Effect of Islamic Fasting on Glucose, Lipid Profiles and Body Mass Index, Adiponectin and Leptin in Obese Individuals

Document Type : Research Paper


1 Department of Nutrition, Faculty of Health, Shahid Sadoughi University of Medical Sciences, Yazd. Iran.

2 Department of Nutrition, Shahid Sadoughi University of Medical Sciences

3 Department of Internal Medicine, Faculty of Medicine, Shahid Sadoughi University of Medical Sciences, Yazd. Iran.

4 4. Department of Nutrition, Health School, Medical University of Zahedan, Zahedan. Iran.

5 5. Department of Biostatistics & Epidemiology, Faculty of Health, Shahid Sadoughi University of Medical Sciences, Yazd. Iran.

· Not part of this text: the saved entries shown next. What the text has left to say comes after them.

`src/logic/atrr_pkg.sv`:
```
package atrr_pkg;

  localparam int FRAME_BITS = 16;
  localparam int CNT_W = 5;
  localparam logic [CNT_W-1:0] FRAME_CNT = 5'h10;

  // Byte addresses within a page
  localparam logic [6:0] ADDR_PAGE_SEL = 7'h00;
  localparam logic [6:0] ADDR_Y_THR = 7'h30;
  localparam logic [6:0] ADDR_Z_THR = 7'h32;
  localparam logic [6:0] ADDR_P_THR = 7'h3A;
  localparam logic [6:0] ADDR_FW_REV = 7'h78;
  localparam logic [6:0] ADDR_FAC_DM = 7'h7A;
  localparam logic [6:0] ADDR_FAC_YR = 7'h7C;

  localparam logic [15:0] PAGE_ALARM = 16'h0003;
  localparam logic [15:0] REG_RESET = 16'h0000;
  localparam logic [15:0] READ_ZERO = 16'h0000;

  // Alarm configuration and status bit positions
  localparam int CFG2_Y_EN = 3;
  localparam int CFG2_Y_DYN = 0;
  localparam int CFG2_Y_GT = 1;
  localparam int CFG2_Z_EN = 7;
  localparam int CFG2_Z_DYN = 4;
  localparam int CFG2_Z_GT = 5;
  localparam int CFG3_P_EN = 7;
  localparam int CFG3_P_GT = 5;
  localparam int CFG3_P_DYN = 4;
  localparam int STS_Y = 4;
  localparam int STS_Z = 5;
  localparam int STS_P = 11;

  // Pin vector order for the synchroniser
  localparam int PIN_MOSI = 0;
  localparam int PIN_CS = 1;
  localparam int PIN_SCLK = 2;
  localparam logic [2:0] PIN_IDLE = 3'h6;

  typedef struct packed {
    logic wr;
    logic [6:0] addr;
    logic [7:0] data;
  } atrr_cmd_t;

  typedef struct packed {
    logic en;
    logic dyn;
    logic gt;
  } atrr_alarm_ctl_t;

  typedef enum logic [2:0] {
    ST_IDLE = 3'b001,
    ST_SHIFT = 3'b010,
    ST_EXEC = 3'b100
  } atrr_state_t;

endpackage

```
`src/logic/atrr_pin_sync.sv`:
```
`timescale 1ns/10ps
module atrr_pin_sync #(
  parameter int W = 3,
  parameter logic [W-1:0] IDLE_LVL = '0
) (
  input wire logic clk_i,
  input wire logic reset_n_i,
  input wire logic ce_i,
  input wire logic [W-1:0] pin_i,
  output logic [W-1:0] lvl_o,
  output logic [W-1:0] rise_o,
  output logic [W-1:0] fall_o
);
  import atrr_pkg::*;

  if (W < 1)
  begin : g_bad_w
    $error("synchroniser width must be at least one");
  end

  logic [W-1:0] s1_q, s2_q, s3_q, lvl_q, rise_q, fall_q;
  logic [W-1:0] lvl_d, rise_d, fall_d;

  // A change counts only once the second and third stages agree
  for (genvar i = 0; i < W; i++)
  begin : g_bit
    always_comb
    begin
      lvl_d[i] = (s2_q[i] == s3_q[i]) ? s3_q[i] : lvl_q[i];
      rise_d[i] = lvl_d[i] & ~lvl_q[i];
      fall_d[i] = ~lvl_d[i] & lvl_q[i];
    end
  end

  always_ff @(posedge clk_i)
  begin
    if (!reset_n_i)
    begin
      s1_q <= IDLE_LVL;
      s2_q <= IDLE_LVL;
      s3_q <= IDLE_LVL;
      lvl_q <= IDLE_LVL;
      rise_q <= '0;
      fall_q <= '0;
    end
    else if (ce_i)
    begin
      s1_q <= pin_i;
      s2_q <= s1_q;
      s3_q <= s2_q;
      lvl_q <= lvl_d;
      rise_q <= rise_d;
      fall_q <= fall_d;
    end
  end

  assign lvl_o = lvl_q;
  assign rise_o = rise_q;
  assign fall_o = fall_q;

endmodule

```
`src/logic/atrr_alarm_cmp.sv`:
```
`timescale 1ns/10ps
module atrr_alarm_cmp (
  input wire logic clk_i,
  input wire logic reset_n_i,
  input wire logic ce_i,
  input atrr_pkg::atrr_alarm_ctl_t ctl_i,
  input wire logic [15:0] thr_i,
  input wire logic [15:0] sample_i,
  input wire logic sample_valid_i,
  output logic alarm_o
);
  import atrr_pkg::*;

  logic [15:0] prev_q, prev_d, value;
  logic has_prev_q, has_prev_d, alarm_q, alarm_d, hit;

  always_comb
  begin
    // Delta wraps at 16 bits, as the sample word does
    value = ctl_i.dyn ? 16'(sample_i - prev_q) : sample_i;
    hit = ctl_i.gt ? ($signed(value) > $signed(thr_i))
                   : ($signed(value) < $signed(thr_i));
    // No delta exists before the first sample
    if (ctl_i.dyn && !has_prev_q)
      hit = 1'b0;
    prev_d = prev_q;
    has_prev_d = has_prev_q;
    alarm_d = alarm_q & ctl_i.en;
    if (sample_valid_i)
    begin
      prev_d = sample_i;
      has_prev_d = 1'b1;
      alarm_d = ctl_i.en & hit;
    end
  end

  always_ff @(posedge clk_i)
  begin
    if (!reset_n_i)
    begin
      prev_q <= REG_RESET;
      has_prev_q <= 1'b0;
      alarm_q <= 1'b0;
    end
    else if (ce_i)
    begin
      prev_q <= prev_d;
      has_prev_q <= has_prev_d;
      alarm_q <= alarm_d;
    end
  end

  assign alarm_o = alarm_q;

endmodule

```
`src/logic/atrr_regs.sv`:
```
`timescale 1ns/10ps
// Operation
// [RL1] Y accel threshold, 16-bit signed, resets zero
// [RL2] Y threshold active when config2 bit 3
// [RL3] Z accel threshold, 16-bit signed, resets zero
// [RL4] Z threshold active when config2 bit 7
// [RL5] Pressure threshold, 16-bit signed, resets zero
// [RL6] Pressure threshold active when config3 bit 7
// [RL7] Firmware revision read-only, four BCD digits
// [RL8] Each revision nibble holds one decimal digit
// [RL9] Month and day BCD, read-only, limited tens
// [RL10] Year BCD read-only, tens digit limited
// [RL11] Page select reads page, resets zero
// [RL12] Host writes page number to redirect accesses
// [RL13] Config3 bit 5 selects pressure polarity
// [RL14] Config3 bit 4 selects sample-to-sample change
// [RL15] Frame: write flag, byte address, data byte
// [RL16] Writes to read-only registers are ignored
// [RL17] Thresholds read back last written value
module atrr_regs #(
  parameter logic [15:0] FW_REV = 16'h0100,
  parameter logic [15:0] FAC_DM = 16'h0101,
  parameter logic [15:0] FAC_YR = 16'h2000
) (
  input wire logic clk_i,
  input wire logic reset_n_i,
  input wire logic ce_i,
  input wire logic sclk_i,
  input wire logic cs_n_i,
  input wire logic mosi_i,
  output logic miso_o,
  output logic miso_oe_n_o,
  input wire logic [15:0] alarm_config_second_i,
  input wire logic [15:0] alarm_config_third_i,
  input wire logic [15:0] y_accel_i,
  input wire logic [15:0] z_accel_i,
  input wire logic [15:0] pressure_i,
  input wire logic sample_valid_i,
  output logic [15:0] page_select_o,
  output logic [15:0] alarm_status_flags_o
);
  import atrr_pkg::*;

  function automatic logic bcd_ok(input logic [15:0] v, input logic [3:0] hi_max,
                                  input logic [3:0] tens_max);
    bcd_ok = (v[15:12] <= hi_max) && (v[11:8] <= 4'h9) && (v[7:4] <= tens_max)
             && (v[3:0] <= 4'h9);
  endfunction

  // Fixed factory words must be legal BCD
  if (!bcd_ok(FW_REV, 4'h9, 4'h9)) // RL8
  begin : g_bad_rev
    $error("firmware revision parameter is not BCD");
  end
  if (!bcd_ok(FAC_DM, 4'h2, 4'h3)) // RL9
  begin : g_bad_dm
    $error("factory month and day parameter is not BCD");
  end
  if (!bcd_ok(FAC_YR, 4'h9, 4'h3)) // RL10
  begin : g_bad_yr
    $error("factory year parameter is not BCD");
  end

  logic [2:0] pin_lvl, pin_rise, pin_fall;
  logic sclk_rise, sclk_fall, cs_start, cs_end, mosi_lvl;

  atrr_pin_sync #(.W(3), .IDLE_LVL(PIN_IDLE)) u_sync (
    .clk_i(clk_i),
    .reset_n_i(reset_n_i),
    .ce_i(ce_i),
    .pin_i({sclk_i, cs_n_i, mosi_i}),
    .lvl_o(pin_lvl),
    .rise_o(pin_rise),
    .fall_o(pin_fall)
  );

  assign sclk_rise = pin_rise[PIN_SCLK];
  assign sclk_fall = pin_fall[PIN_SCLK];
  assign cs_start = pin_fall[PIN_CS];
  assign cs_end = pin_rise[PIN_CS];
  assign mosi_lvl = pin_lvl[PIN_MOSI];

  atrr_state_t state_q, state_d;
  logic [15:0] rx_q, rx_d, tx_q, tx_d;
  logic [CNT_W-1:0] cnt_q, cnt_d;
  logic [6:0] rd_addr_q, rd_addr_d;
  logic [15:0] page_q, page_d, ythr_q, ythr_d, zthr_q, zthr_d, pthr_q, pthr_d;
  logic miso_q, miso_d, oe_n_q, oe_n_d;
  atrr_cmd_t cmd;
  logic [15:0] rd_word;

  assign cmd = atrr_cmd_t'(rx_q);

  // Registers are 16 bits over two byte addresses, low byte even
  function automatic logic [15:0] read_word(input logic [6:0] a, input logic [15:0] pg,
                                            input logic [15:0] y, input logic [15:0] z,
                                            input logic [15:0] p);
    logic [6:0] w;
    w = {a[6:1], 1'b0};
    read_word = READ_ZERO;
    if (w == ADDR_PAGE_SEL)
      read_word = pg; // RL11
    else if (pg == PAGE_ALARM)
    begin
      unique case (w)
        ADDR_Y_THR: read_word = y; // RL17
        ADDR_Z_THR: read_word = z; // RL17
        ADDR_P_THR: read_word = p; // RL17
        ADDR_FW_REV: read_word = FW_REV; // RL7
        ADDR_FAC_DM: read_word = FAC_DM; // RL9
        ADDR_FAC_YR: read_word = FAC_YR; // RL10
        default: read_word = READ_ZERO;
      endcase
    end
  endfunction

  assign rd_word = read_word(rd_addr_q, page_q, ythr_q, zthr_q, pthr_q);

  always_comb
  begin
    state_d = state_q;
    rx_d = rx_q;
    tx_d = tx_q;
    cnt_d = cnt_q;
    rd_addr_d = rd_addr_q;
    page_d = page_q;
    ythr_d = ythr_q;
    zthr_d = zthr_q;
    pthr_d = pthr_q;
    miso_d = miso_q;
    oe_n_d = oe_n_q;
    unique case (state_q)
      ST_IDLE:
      begin
        // Answer to the previous read goes out in this frame
        if (cs_start)
        begin
          state_d = ST_SHIFT;
          cnt_d = '0;
          tx_d = rd_word;
          miso_d = rd_word[FRAME_BITS-1];
          oe_n_d = 1'b0;
        end
      end
      ST_SHIFT:
      begin
        if (sclk_rise && cnt_q != FRAME_CNT)
        begin
          rx_d = {rx_q[FRAME_BITS-2:0], mosi_lvl}; // RL15
          cnt_d = CNT_W'(cnt_q + 1'b1);
        end
        if (sclk_fall && cnt_q != '0)
        begin
          tx_d = {tx_q[FRAME_BITS-2:0], 1'b0};
          miso_d = tx_q[FRAME_BITS-2];
        end
        if (cs_end)
        begin
          oe_n_d = 1'b1;
          // Short frames are dropped whole
          state_d = (cnt_q == FRAME_CNT) ? ST_EXEC : ST_IDLE; // RL15
        end
      end
      ST_EXEC:
      begin
        state_d = ST_IDLE;
        if (!cmd.wr)
          rd_addr_d = cmd.addr; // RL15
        else if ({cmd.addr[6:1], 1'b0} == ADDR_PAGE_SEL)
        begin
          // Page select lives at the bottom of every page
          if (cmd.addr[0])
            page_d[15:8] = cmd.data; // RL12
          else
            page_d[7:0] = cmd.data; // RL12
        end
        else if (page_q == PAGE_ALARM)
        begin
          // Read-only words fall through untouched
          unique case ({cmd.addr[6:1], 1'b0}) // RL16
            ADDR_Y_THR:
              if (cmd.addr[0]) ythr_d[15:8] = cmd.data; else ythr_d[7:0] = cmd.data; // RL1
            ADDR_Z_THR:
              if (cmd.addr[0]) zthr_d[15:8] = cmd.data; else zthr_d[7:0] = cmd.data; // RL3
            ADDR_P_THR:
              if (cmd.addr[0]) pthr_d[15:8] = cmd.data; else pthr_d[7:0] = cmd.data; // RL5
            default:
            begin
            end
          endcase
        end
      end
      default:
      begin
        state_d = ST_IDLE;
        oe_n_d = 1'b1;
      end
    endcase
  end

  always_ff @(posedge clk_i)
  begin
    if (!reset_n_i)
    begin
      state_q <= ST_IDLE;
      rx_q <= REG_RESET;
      tx_q <= REG_RESET;
      cnt_q <= '0;
      rd_addr_q <= ADDR_PAGE_SEL;
      page_q <= REG_RESET; // RL11
      ythr_q <= REG_RESET; // RL1
      zthr_q <= REG_RESET; // RL3
      pthr_q <= REG_RESET; // RL5
      miso_q <= 1'b0;
      oe_n_q <= 1'b1;
    end
    else if (ce_i)
    begin
      state_q <= state_d;
      rx_q <= rx_d;
      tx_q <= tx_d;
      cnt_q <= cnt_d;
      rd_addr_q <= rd_addr_d;
      page_q <= page_d;
      ythr_q <= ythr_d;
      zthr_q <= zthr_d;
      pthr_q <= pthr_d;
      miso_q <= miso_d;
      oe_n_q <= oe_n_d;
    end
  end

  assign miso_o = miso_q;
  assign miso_oe_n_o = oe_n_q;
  assign page_select_o = page_q;

  atrr_alarm_ctl_t y_ctl, z_ctl, p_ctl;
  logic y_alarm, z_alarm, p_alarm;

  assign y_ctl = '{en: alarm_config_second_i[CFG2_Y_EN], dyn: alarm_config_second_i[CFG2_Y_DYN],
                   gt: alarm_config_second_i[CFG2_Y_GT]}; // RL2
  assign z_ctl = '{en: alarm_config_second_i[CFG2_Z_EN], dyn: alarm_config_second_i[CFG2_Z_DYN],
                   gt: alarm_config_second_i[CFG2_Z_GT]}; // RL4
  assign p_ctl = '{en: alarm_config_third_i[CFG3_P_EN], dyn: alarm_config_third_i[CFG3_P_DYN],
                   gt: alarm_config_third_i[CFG3_P_GT]}; // RL6 RL13 RL14

  atrr_alarm_cmp u_y_cmp (
    .clk_i(clk_i),
    .reset_n_i(reset_n_i),
    .ce_i(ce_i),
    .ctl_i(y_ctl),
    .thr_i(ythr_q),
    .sample_i(y_accel_i),
    .sample_valid_i(sample_valid_i),
    .alarm_o(y_alarm)
  );

  atrr_alarm_cmp u_z_cmp (
    .clk_i(clk_i),
    .reset_n_i(reset_n_i),
    .ce_i(ce_i),
    .ctl_i(z_ctl),
    .thr_i(zthr_q),
    .sample_i(z_accel_i),
    .sample_valid_i(sample_valid_i),
    .alarm_o(z_alarm)
  );

  atrr_alarm_cmp u_p_cmp (
    .clk_i(clk_i),
    .reset_n_i(reset_n_i),
    .ce_i(ce_i),
    .ctl_i(p_ctl),
    .thr_i(pthr_q),
    .sample_i(pressure_i),
    .sample_valid_i(sample_valid_i),
    .alarm_o(p_alarm)
  );

  always_comb
  begin
    alarm_status_flags_o = READ_ZERO;
    alarm_status_flags_o[STS_Y] = y_alarm; // RL2
    alarm_status_flags_o[STS_Z] = z_alarm; // RL4
    alarm_status_flags_o[STS_P] = p_alarm; // RL6
  end
endmodule

```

Introduction: Fasting is an Islamic practice, which causes various metabolic changes in fasting individuals. Numerous studies have examined different aspects of fasting, but its effect on individuals with different characteristics such as obesity has remained unknown. The impact of fasting on adipose tissue hormones such as leptin and adiponectin is still controversial. In this study, we aimed to examine the effect of Islamic fasting on glucose and lipid profiles, as well as plasma adiponectin and leptin concentrations in fasting obese and normal-weight individuals. Methods: Obese and normal-weight individuals from Yazd, Iran, who fasted during Ramadan were divided into two groups (n=24). Blood samples were taken from all the participants after 10-12 fasting hours two days before and one day after Ramadan to assess glucose and lipid profiles and plasma adiponectin and leptin concentrations. The individuals who were not able to fast for at least 21 days due to inflammatory or infectious diseases and those who received oral medications or supplements during Ramadan were excluded from the study. Results: Variations in weight, body mass index (BMI), total cholesterol, high-density lipoprotein cholesterol (HDL-c), the ratio of total cholesterol to HDL-c were significant in the obese group (P<0.05). There were no significant changes in leptin and adiponectin levels in obese cases. Variables such as weight, BMI, and triglycerides and leptin levels decreased significantly, while adiponectin level did not change significantly in normal-weight cases. Conclusion: Islamic fasting can prevent cardiovascular diseases in obese and normal-weight individuals through reducing weight, BMI, and some blood lipids, elevating HDL-c level, and changing the concentration of some adipokines.